**Supplied records:**
⁂
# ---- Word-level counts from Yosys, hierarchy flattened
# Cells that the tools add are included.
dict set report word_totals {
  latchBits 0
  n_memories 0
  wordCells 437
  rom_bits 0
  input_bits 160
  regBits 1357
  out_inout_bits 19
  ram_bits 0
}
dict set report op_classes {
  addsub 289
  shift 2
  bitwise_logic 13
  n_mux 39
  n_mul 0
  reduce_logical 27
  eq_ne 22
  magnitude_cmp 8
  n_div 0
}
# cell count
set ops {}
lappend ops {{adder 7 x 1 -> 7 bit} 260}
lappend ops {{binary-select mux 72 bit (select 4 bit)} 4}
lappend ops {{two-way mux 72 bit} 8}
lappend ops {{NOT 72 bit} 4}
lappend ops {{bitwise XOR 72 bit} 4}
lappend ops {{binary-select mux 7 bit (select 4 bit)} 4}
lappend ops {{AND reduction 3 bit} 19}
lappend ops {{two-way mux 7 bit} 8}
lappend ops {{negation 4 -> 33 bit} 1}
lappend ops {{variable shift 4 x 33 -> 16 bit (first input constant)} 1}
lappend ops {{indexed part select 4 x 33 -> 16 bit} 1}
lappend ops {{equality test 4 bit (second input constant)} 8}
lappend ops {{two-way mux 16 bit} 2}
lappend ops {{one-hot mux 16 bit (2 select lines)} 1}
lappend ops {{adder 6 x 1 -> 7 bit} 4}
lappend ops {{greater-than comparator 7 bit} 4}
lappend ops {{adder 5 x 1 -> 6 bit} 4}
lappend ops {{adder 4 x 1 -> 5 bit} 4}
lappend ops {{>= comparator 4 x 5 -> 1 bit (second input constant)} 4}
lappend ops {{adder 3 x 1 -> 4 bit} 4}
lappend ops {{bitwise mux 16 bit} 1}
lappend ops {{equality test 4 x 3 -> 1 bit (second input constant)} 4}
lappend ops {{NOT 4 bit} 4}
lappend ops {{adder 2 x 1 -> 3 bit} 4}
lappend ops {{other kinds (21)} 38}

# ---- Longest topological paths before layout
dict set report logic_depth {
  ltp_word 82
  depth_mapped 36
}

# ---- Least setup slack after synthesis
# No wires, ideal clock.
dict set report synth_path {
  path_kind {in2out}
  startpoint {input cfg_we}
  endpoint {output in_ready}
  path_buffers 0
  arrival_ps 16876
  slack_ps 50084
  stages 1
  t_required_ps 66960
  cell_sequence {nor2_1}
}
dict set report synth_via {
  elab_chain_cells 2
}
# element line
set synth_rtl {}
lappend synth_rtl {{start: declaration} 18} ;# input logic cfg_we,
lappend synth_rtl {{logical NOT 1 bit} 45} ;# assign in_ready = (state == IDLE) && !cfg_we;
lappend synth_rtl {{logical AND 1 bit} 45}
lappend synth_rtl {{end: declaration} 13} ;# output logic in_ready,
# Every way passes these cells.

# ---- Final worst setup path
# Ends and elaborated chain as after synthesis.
File: config.mk
export PLATFORM = sky130hd
export DESIGN_NAME = serial_sub_n
export DESIGN_NICKNAME = d
export VERILOG_FILES = /design/src/rtl/serial_sub_n.sv
export SDC_FILE = /design/constraint.sdc
export NUM_CORES = 1
export LEC_CHECK = 0
export CAP_MARGIN = 40
export CORE_UTILIZATION = 50
export DETAILED_ROUTE_END_ITERATION = 6
export HOLD_SLACK_MARGIN = 0.12
export PLACE_DENSITY = 0.77
export SETUP_SLACK_MARGIN = 0.02
export SKIP_CTS_REPAIR_TIMING = 1
export SLEW_MARGIN = 25
export SYNTH_ARGS = -nofsm -noshare
export SYNTH_HDL_FRONTEND = slang
export SYNTH_SLANG_ARGS = --single-unit
File: constraint.sdc
create_clock -name clk -period 3.2 [get_ports clk]
set_clock_uncertainty 0.2 [all_clocks]
set_input_delay 0.48 -clock clk [delete_from_list [all_inputs] [get_ports clk]]
set_output_delay 0.48 -clock clk [all_outputs]
set_load 0.05 [all_outputs]
File: src/rtl/serial_sub_n.sv
// Bit-serial subtractor: Y = A - B - borw_in, one bit per clock, LSB first.
// A single full-subtractor cell with a registered borrow walks the operand shift registers.
module serial_sub_n #(
    parameter int WIDTH = 8
) (
    input  logic             clk,
    input  logic             rst_n,
    input  logic             start,
    input  logic [WIDTH-1:0] A,
    input  logic [WIDTH-1:0] B,
    input  logic             borw_in,
    output logic [WIDTH-1:0] Y,
    output logic             borw_out,
    output logic             ovf,
    output logic             busy,
    output logic             done
);
    localparam int CNT_W = $clog2(WIDTH + 1);

    typedef enum logic [1:0] {IDLE, RUN, DONE} state_t;

    state_t           state_q, state_d;
    logic [WIDTH-1:0] a_sr_q, a_sr_d;
    logic [WIDTH-1:0] b_sr_q, b_sr_d;
    logic [WIDTH-1:0] res_sr_q, res_sr_d;
    logic [WIDTH-1:0] y_q, y_d;
    logic [CNT_W-1:0] cnt_q, cnt_d;
    logic             br_q, br_d;
    logic             a_msb_q, a_msb_d;
    logic             b_msb_q, b_msb_d;
    logic             borw_q, borw_d;
    logic             ovf_q, ovf_d;

    logic             bit_a, bit_b, diff, br_nxt, last;
    logic [WIDTH-1:0] res_shift;

    // Full-subtractor cell
    assign bit_a  = a_sr_q[0];
    assign bit_b  = b_sr_q[0];
    assign diff   = bit_a ^ bit_b ^ br_q;
    assign br_nxt = (~bit_a & bit_b) | (~(bit_a ^ bit_b) & br_q);
    assign last   = (cnt_q == CNT_W'(WIDTH - 1));

    // Result enters at the MSB so the final word is aligned after WIDTH shifts
    generate
        if (WIDTH == 1) begin : g_res_w1
            assign res_shift = diff;
        end else begin : g_res_wn
            assign res_shift = {diff, res_sr_q[WIDTH-1:1]};
        end
    endgenerate

    always_ff @(posedge clk or negedge rst_n) begin
        if (!rst_n) begin
            state_q <= IDLE;
        end else begin
            state_q <= state_d;
        end
    end

    always_comb begin
        state_d = state_q;
        case (state_q)
            IDLE:    if (start) state_d = RUN;
            RUN:     if (last)  state_d = DONE;
            DONE:    state_d = IDLE;
            default: state_d = IDLE;
        endcase
    end

    always_comb begin
        busy = (state_q != IDLE);
        done = (state_q == DONE);
    end

    always_comb begin
        a_sr_d   = a_sr_q;
        b_sr_d   = b_sr_q;
        res_sr_d = res_sr_q;
        cnt_d    = cnt_q;
        br_d     = br_q;
        a_msb_d  = a_msb_q;
        b_msb_d  = b_msb_q;
        y_d      = y_q;
        borw_d   = borw_q;
        ovf_d    = ovf_q;
        case (state_q)
            IDLE: begin
                if (start) begin
                    a_sr_d   = A;
                    b_sr_d   = B;
                    br_d     = borw_in;
                    cnt_d    = '0;
                    res_sr_d = '0;
                    a_msb_d  = A[WIDTH-1];
                    b_msb_d  = B[WIDTH-1];
                end
            end
            RUN: begin
                a_sr_d   = a_sr_q >> 1;
                b_sr_d   = b_sr_q >> 1;
                res_sr_d = res_shift;
                br_d     = br_nxt;
                cnt_d    = cnt_q + CNT_W'(1);
                if (last) begin
                    y_d    = res_shift;
                    borw_d = br_nxt;
                    // diff of the last step is the result sign bit
                    ovf_d  = (a_msb_q ^ b_msb_q) & (diff ^ a_msb_q);
                end
            end
            default: ;
        endcase
    end

    always_ff @(posedge clk or negedge rst_n) begin
        if (!rst_n) begin
            a_sr_q   <= '0;
            b_sr_q   <= '0;
            res_sr_q <= '0;
            cnt_q    <= '0;
            br_q     <= 1'b0;
            a_msb_q  <= 1'b0;
            b_msb_q  <= 1'b0;
            y_q      <= '0;
            borw_q   <= 1'b0;
            ovf_q    <= 1'b0;
        end else begin
            a_sr_q   <= a_sr_d;
            b_sr_q   <= b_sr_d;
            res_sr_q <= res_sr_d;
            cnt_q    <= cnt_d;
            br_q     <= br_d;
            a_msb_q  <= a_msb_d;
            b_msb_q  <= b_msb_d;
            y_q      <= y_d;
            borw_q   <= borw_d;
            ovf_q    <= ovf_d;
        end
    end

    assign Y        = y_q;
    assign borw_out = borw_q;
    assign ovf      = ovf_q;

endmodule

Word-level counts from Yosys, hierarchy flattened
Cells that the tools add are included.

Add/subtract/negate cells: 1. Equality and inequality tests: 5. Muxes and demuxes: 13. Bitwise logic cells: 10. Reductions and logical operators: 7.

Operators with widths (count): 8-bit one-hot mux with 2 select lines (3); 8-bit 2-to-1 mux (3); 4-bit one-hot mux with 2 select lines (1); 2-bit AND reduction (4); 4-bit by 1-bit adder with 4-bit output, second input constant (1); 4-bit by 3-bit equality test with 1-bit output, second input constant (1); 2-bit 2-to-1 mux (2); 4-bit 2-to-1 mux (1); 2-bit != test, second input constant (2); 2-bit one-hot mux with 2 select lines (1); 2-bit nonzero test (2); 1-bit bitwise XOR (4); 1-bit AND (3); 2-bit by 1-bit equality test with 1-bit output, second input constant (1); 2-bit equality test, second input constant (1); 2-bit logical NOT (1); 1-bit inverter (2); 1-bit one-hot mux with 2 select lines (1); 1-bit 2-to-1 mux (1); 1-bit bitwise OR (1).

Register bits: 43. Input bits: 20. Output and inout bits: 12. Logic and storage cells: 47.

Longest topological paths before layout
Depth after elaboration: 5. Gate-level depth with buffers: 5. Depth with buffers taken out: 5.

Worst setup path after synthesis
No wires, ideal clock.

Path kind: register to output. Start: reg state_q[0]. End: out done. Data arrival time: 1.125 ns. Required time: 2.520 ns. Setup slack: 1.395 ns. Cell stages (with the launch flop): 2. Path buffers: 0. Path through: dfrtp_1 nor2b_1.

Word-level cells in the longest chain between the ends: 1.

Ends and longest elaborated chain: start: declaration (line 22) `state_t state_q, state_d;`; start signal: assignment (line 57) `state_q <= state_d;`; 2-bit equality test (line 73) `done = (state_q == DONE);`; end: declaration (line 16) `output logic done`.

No other way between the ends.

Final worst setup path
Start: reg state_q[1]. End: out busy.

Word-level cells in the longest chain between the ends: 1.

Ends and longest elaborated chain: 2-bit nonzero test (line 72) `busy = (state_q != IDLE);`; end: declaration (line 15) `output logic busy,`.

No other way between the ends.

==> out/metrics.cfg <==
[route]
wl_met2_um=1550
num_vias=1290
detail_route.wl_per_cell_um=13.3
vias_per_cell=5.27
drcViolationCount=0
highest_layer=met4
ant_nets=0
first_pass_iters=4
met1_length_um=1560
drtIter0Drc=41
drt_wl_total_um=3250
wl_met3_um=128

[logic_synthesis]
syn_nets=187
synth.avg_cell_area_um2=10.7
synth.area.top_cells=dfrtp_1 60%, nand2_1 9.0%, mux2_1 5.1%
synth_cells=165
yosysWarnings=0
yosys.area.top_type=dfrtp_1
syn_area_um2=1760
synth_top_cell_area_share_pct=59.7
synth-seq-cells=42
synth_cell_type_count=31
seq_area_frac_synth_pct=59.7

[floorplan]
die-height_um=61.3
initial_core_util_pct=52.3
fp.coreArea_um2=3360
io_pins=32
row_count=21
fp.dieArea_um2=3760
die_width_um=61.3

[timing]
relSlewSlack_pct=47.3
tightest_slew_ns=0.791
hold_violations=0
fin_ws_ns=0.702
fin_crit_ns=2.50
slew_violations=0
grt_setup_unrepaired=no
hold_slack_ns=0.291
setup_viol=0
fin_crit_sh_pct=78.1
setup_tns_ns=0
fmax_mhz=400

[worst_setup_path]
critPathBufInv=1
cpMaxStageDelayCell=clkdlybuf4s50_1
critPathCaptureType=output pin
reg2reg_to=Y[0]
criticalPathCategory=reg2out
reg2reg_from=state_q[1]
start_kind=flip-flop
rrSetupSlack_ns=1.03
worstPathArrival_ns=1.82
critical_path.top_delay_family=buffers and inverters
cp_data_required_time_ns=2.52
crit_chain=or2_2 -> clkdlybuf4s50_1
crit_fanout=7
slowest_delay_ns=0.70
r2r_cells=4

[layout]
area_delta_synth_final_pct=23.5
layout.cells.most_common_list=42 x dfrtp_1, 42 x nand2_1, 30 x clkdlybuf4s50_1
fin_util_pct=64.6
regArea_um2=1050
layout-drive-gt1-share_pct=7.04
diodes=0
nets=221
nFillCells=309
multiInputGateArea_um2=649

[clocking]
clock-sinks=42
root_buffer=clkbuf_4
clk_latency_ns=0.33
cts_tree=built
cts_max_level=2
clock_path_buffers=2
clk_pin_slew_ns=0.11
cts_buffers=5

[placed_design]
dp_hpwl_um=2310
gp_congestion=0.761
place_ws_ns=0.942
io_buffers=31

[worst_hold_path]
hold_class=reg2reg
holdPathStages=2
min_delay_worst_endpoint=a_sr_q[2]
hold_start=a_sr_q[2]

[grt]
gr-total-overflow=0
grt_pass1_vias=1177
grt_pass1_wl_um=5320
grt.total_usage_pct=20.0
antenna_found_initial=0
grt_max_degree=33

[pwr]
ir_drop_mv=0.397
p_sw_share_pct=42.1
seq_power_share_pct=43.1
p_leak_nw=1.02
comb_power_share_pct=45.8
clockPowerShare_pct=11.1
p_int_mw=1.23
p_sw_mw=0.897
powerDensity_nw_per_um2=981

[run_status]
status=completed

[job]
maxCapViolations=0

## flip-flops by register name (all words and copies together) (netlist names)
signal	cells
ovf	1
res_sr_q	7
br_q	1
Y	8
b_sr_q	8
a_msb_q	1
state_q	2
a_sr_q	8
cnt_q	4
b_msb_q	1
borw_out	1
## through the flow
| step | area, um2 | total power, mW | instances |
|---|---|---|---|
| after CTS | 2160 | 2.15 | 244 |
| after global placement | 2100 | 1.86 | 236 |
| after global routing | 2170 | 2.30 | 245 |
| final | 2170 | 2.13 | 245 |
| after floorplan | 1760 | 1.62 | 165 |
| after detailed placement | 2120 | 1.91 | 237 |
## per-layer routing
| layer | global-route usage [%] | up-vias |
|---|---|---|
| met5 | 0 | - |
| met4 | 5.84 | 0 |
| met3 | 6.30 | 2 |
| met2 | 33.1 | 34 |
| met1 | 25.4 | 624 |
| li1 | - | 630 |
## how the worst max path moves through the flow
stage | from | cells past startpoint | to | slack (ns)
detailed placement | start | 4 | b_sr_q[4] | 0.94
global route | state_q[1] | 2 | busy | 0.62
CTS | state_q[1] | 2 | busy | 0.68
global placement | start | 4 | b_sr_q[4] | 0.99
floorplan | state_q[0] | 1 | done | 1.39
finish | state_q[1] | 2 | busy | 0.70
## cell type report
cell class | count | share of cell area [%]
tap | 46 | 2.65
multi-input combinational | 111 | 29.9
clock buffer | 7 | 2.07
timing repair buffer | 36 | 16.5
sequential | 42 | 48.4
inverter | 3 | 0.518
## kinds of logic after synthesis
logic type,synth area share [%]
mux,6.90
fa+ha+maj,1.85
simple gates,19.8
compound gates,8.39
flops,59.7
buf+inv,3.34
## power groups by stage
stage               clock [mW]  combinational, mW  sequential, mW
floorplan                    0              0.529            1.09
global placement             0              0.947           0.912
detailed placement           0              0.985           0.928
CTS                      0.244              0.984           0.918
global route             0.270               1.08           0.950
finish                   0.237              0.975           0.919
## Yosys cell counts
cell	n
dfrtp_1	42
nand2_1	42
mux2_1	8
nand3_1	8
nor2_1	8
o22ai_1	8
nor3_1	7
a22oi_1	6
buf_2	5
clkbuf_1	3
inv_1	3
o21ai_0	3
mux2i_1	2
nand2b_1	2
o21bai_1	2
a21o_1	1
a21oi_1	1
a221o_1	1
and2b_1	1
buf_6	1
fa_1	1
ha_1	1
mux2_2	1
nand3b_1	1
nand4_1	1
nor2b_1	1
nor3_2	1
nor3b_1	1
nor3b_2	1
or2_2	1
or3b_1	1
## worst reg2reg max path: stages, from the launching register on
cell and delay, ns:
dfrtp_1 0.46, nand2b_1 0.54, nor3_2 0.29, buf_4 0.23, mux2_2 0.35
Power figures use the tool's default switching activity.
==> src/rtl/arst_issue_seq.sv <==
// Reset issuer/sequencer: drives async resets into remote clock domains and waits on their acks.
// Define ARST_ISSUE_TIMEOUT_EN to bound the ack waits with timeout_cycles_p and report err_o.
module arst_issue_seq #(
  parameter int unsigned num_domains_p    = 2,
  parameter int unsigned hold_cycles_p    = 16,
  parameter int unsigned timeout_cycles_p = 1024
) (
  input  logic                     clk_i,
  input  logic                     async_reset_i,
  input  logic                     req_v_i,
  output logic                     req_ready_o,
  output logic [num_domains_p-1:0] domain_reset_o,
  input  logic [num_domains_p-1:0] domain_ack_i,
  output logic                     busy_o,
  output logic                     done_o,
  output logic                     err_o
);

  if (num_domains_p < 1 || hold_cycles_p < 1 || timeout_cycles_p < 1) begin : g_param_check
    $error("arst_issue_seq: num_domains_p, hold_cycles_p and timeout_cycles_p must be >= 1");
  end

  typedef enum logic [2:0] {
    ST_IDLE,
    ST_ASSERT,
    ST_HOLD,
    ST_RELEASE,
    ST_DONE
  } state_e;

  localparam int unsigned HW = $clog2(hold_cycles_p + 1);
  localparam logic [HW-1:0] HOLD_LAST = HW'(hold_cycles_p - 1);

  state_e                   state, state_n;
  logic [HW-1:0]            hold_cnt, hold_cnt_n;
  logic [num_domains_p-1:0] ack_meta, ack_s;
  logic [num_domains_p-1:0] rst_q;

  // Synchronizers power up "in reset" so the post-reset release waits for real acks to fall.
  always_ff @(posedge clk_i or posedge async_reset_i) begin
    if (async_reset_i) begin
      ack_meta <= '1;
      ack_s    <= '1;
    end else begin
      ack_meta <= domain_ack_i;
      ack_s    <= ack_meta;
    end
  end

`ifdef ARST_ISSUE_TIMEOUT_EN
  localparam int unsigned TW = $clog2(timeout_cycles_p + 1);
  localparam logic [TW-1:0] TO_LAST = TW'(timeout_cycles_p - 1);

  logic [TW-1:0] to_cnt, to_cnt_n;
  logic          err_q, err_n;
  logic          to_hit;

  assign to_hit = (to_cnt == TO_LAST);
`endif

  always_comb begin
    state_n    = state;
    hold_cnt_n = hold_cnt;
    unique case (state)
      ST_IDLE:    if (req_v_i) state_n = ST_ASSERT;
      ST_ASSERT: begin
        if (&ack_s) begin
          state_n    = ST_HOLD;
          hold_cnt_n = '0;
        end
      end
      ST_HOLD: begin
        if (hold_cnt != '1) hold_cnt_n = hold_cnt + 1'b1;
        if (hold_cnt == HOLD_LAST) state_n = ST_RELEASE;
      end
      ST_RELEASE: if (~|ack_s) state_n = ST_DONE;
      ST_DONE:    state_n = ST_IDLE;
      default:    state_n = ST_HOLD;
    endcase

`ifdef ARST_ISSUE_TIMEOUT_EN
    // Timeout only overrides a wait whose ack condition is unmet, so a same-cycle ack wins.
    to_cnt_n = to_cnt;
    err_n    = err_q;
    if ((state == ST_ASSERT || state == ST_RELEASE) && to_cnt != '1)
      to_cnt_n = to_cnt + 1'b1;
    unique case (state)
      ST_ASSERT: begin
        if (!(&ack_s) && to_hit) begin
          state_n = ST_RELEASE;
          err_n   = 1'b1;
        end
      end
      ST_RELEASE: begin
        if ((|ack_s) && (err_q || to_hit)) begin
          state_n = ST_DONE;
          err_n   = 1'b1;
        end
      end
      ST_DONE: err_n = 1'b0;
      default: ;
    endcase
    if (state_n != state && (state_n == ST_ASSERT || state_n == ST_RELEASE))
      to_cnt_n = '0;
`endif
  end

  always_ff @(posedge clk_i or posedge async_reset_i) begin
    if (async_reset_i) begin
      state    <= ST_HOLD;
      hold_cnt <= '0;
      rst_q    <= '1;
    end else begin
      state    <= state_n;
      hold_cnt <= hold_cnt_n;
      rst_q    <= {num_domains_p{(state_n == ST_ASSERT) || (state_n == ST_HOLD)}};
    end
  end

`ifdef ARST_ISSUE_TIMEOUT_EN
  always_ff @(posedge clk_i or posedge async_reset_i) begin
    if (async_reset_i) begin
      to_cnt <= '0;
      err_q  <= 1'b0;
    end else begin
      to_cnt <= to_cnt_n;
      err_q  <= err_n;
    end
  end

  assign err_o = (state == ST_DONE) && err_q;
`else
  assign err_o = 1'b0;
`endif

  assign domain_reset_o = rst_q;
  assign busy_o         = (state != ST_IDLE);
  assign req_ready_o    = (state == ST_IDLE);
  assign done_o         = (state == ST_DONE);

endmodule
⁂
**What the task asks:**
Print the first line of the records above and each line after it, exactly, through the line with "slack_ps 50084".

**Written reply:**
# ---- Word-level counts from Yosys, hierarchy flattened
# Cells that the tools add are included.
dict set report word_totals {
  latchBits 0
  n_memories 0
  wordCells 437
  rom_bits 0
  input_bits 160
  regBits 1357
  out_inout_bits 19
  ram_bits 0
}
dict set report op_classes {
  addsub 289
  shift 2
  bitwise_logic 13
  n_mux 39
  n_mul 0
  reduce_logical 27
  eq_ne 22
  magnitude_cmp 8
  n_div 0
}
# cell count
set ops {}
lappend ops {{adder 7 x 1 -> 7 bit} 260}
lappend ops {{binary-select mux 72 bit (select 4 bit)} 4}
lappend ops {{two-way mux 72 bit} 8}
lappend ops {{NOT 72 bit} 4}
lappend ops {{bitwise XOR 72 bit} 4}
lappend ops {{binary-select mux 7 bit (select 4 bit)} 4}
lappend ops {{AND reduction 3 bit} 19}
lappend ops {{two-way mux 7 bit} 8}
lappend ops {{negation 4 -> 33 bit} 1}
lappend ops {{variable shift 4 x 33 -> 16 bit (first input constant)} 1}
lappend ops {{indexed part select 4 x 33 -> 16 bit} 1}
lappend ops {{equality test 4 bit (second input constant)} 8}
lappend ops {{two-way mux 16 bit} 2}
lappend ops {{one-hot mux 16 bit (2 select lines)} 1}
lappend ops {{adder 6 x 1 -> 7 bit} 4}
lappend ops {{greater-than comparator 7 bit} 4}
lappend ops {{adder 5 x 1 -> 6 bit} 4}
lappend ops {{adder 4 x 1 -> 5 bit} 4}
lappend ops {{>= comparator 4 x 5 -> 1 bit (second input constant)} 4}
lappend ops {{adder 3 x 1 -> 4 bit} 4}
lappend ops {{bitwise mux 16 bit} 1}
lappend ops {{equality test 4 x 3 -> 1 bit (second input constant)} 4}
lappend ops {{NOT 4 bit} 4}
lappend ops {{adder 2 x 1 -> 3 bit} 4}
lappend ops {{other kinds (21)} 38}

# ---- Longest topological paths before layout
dict set report logic_depth {
  ltp_word 82
  depth_mapped 36
}

# ---- Least setup slack after synthesis
# No wires, ideal clock.
dict set report synth_path {
  path_kind {in2out}
  startpoint {input cfg_we}
  endpoint {output in_ready}
  path_buffers 0
  arrival_ps 16876
  slack_ps 50084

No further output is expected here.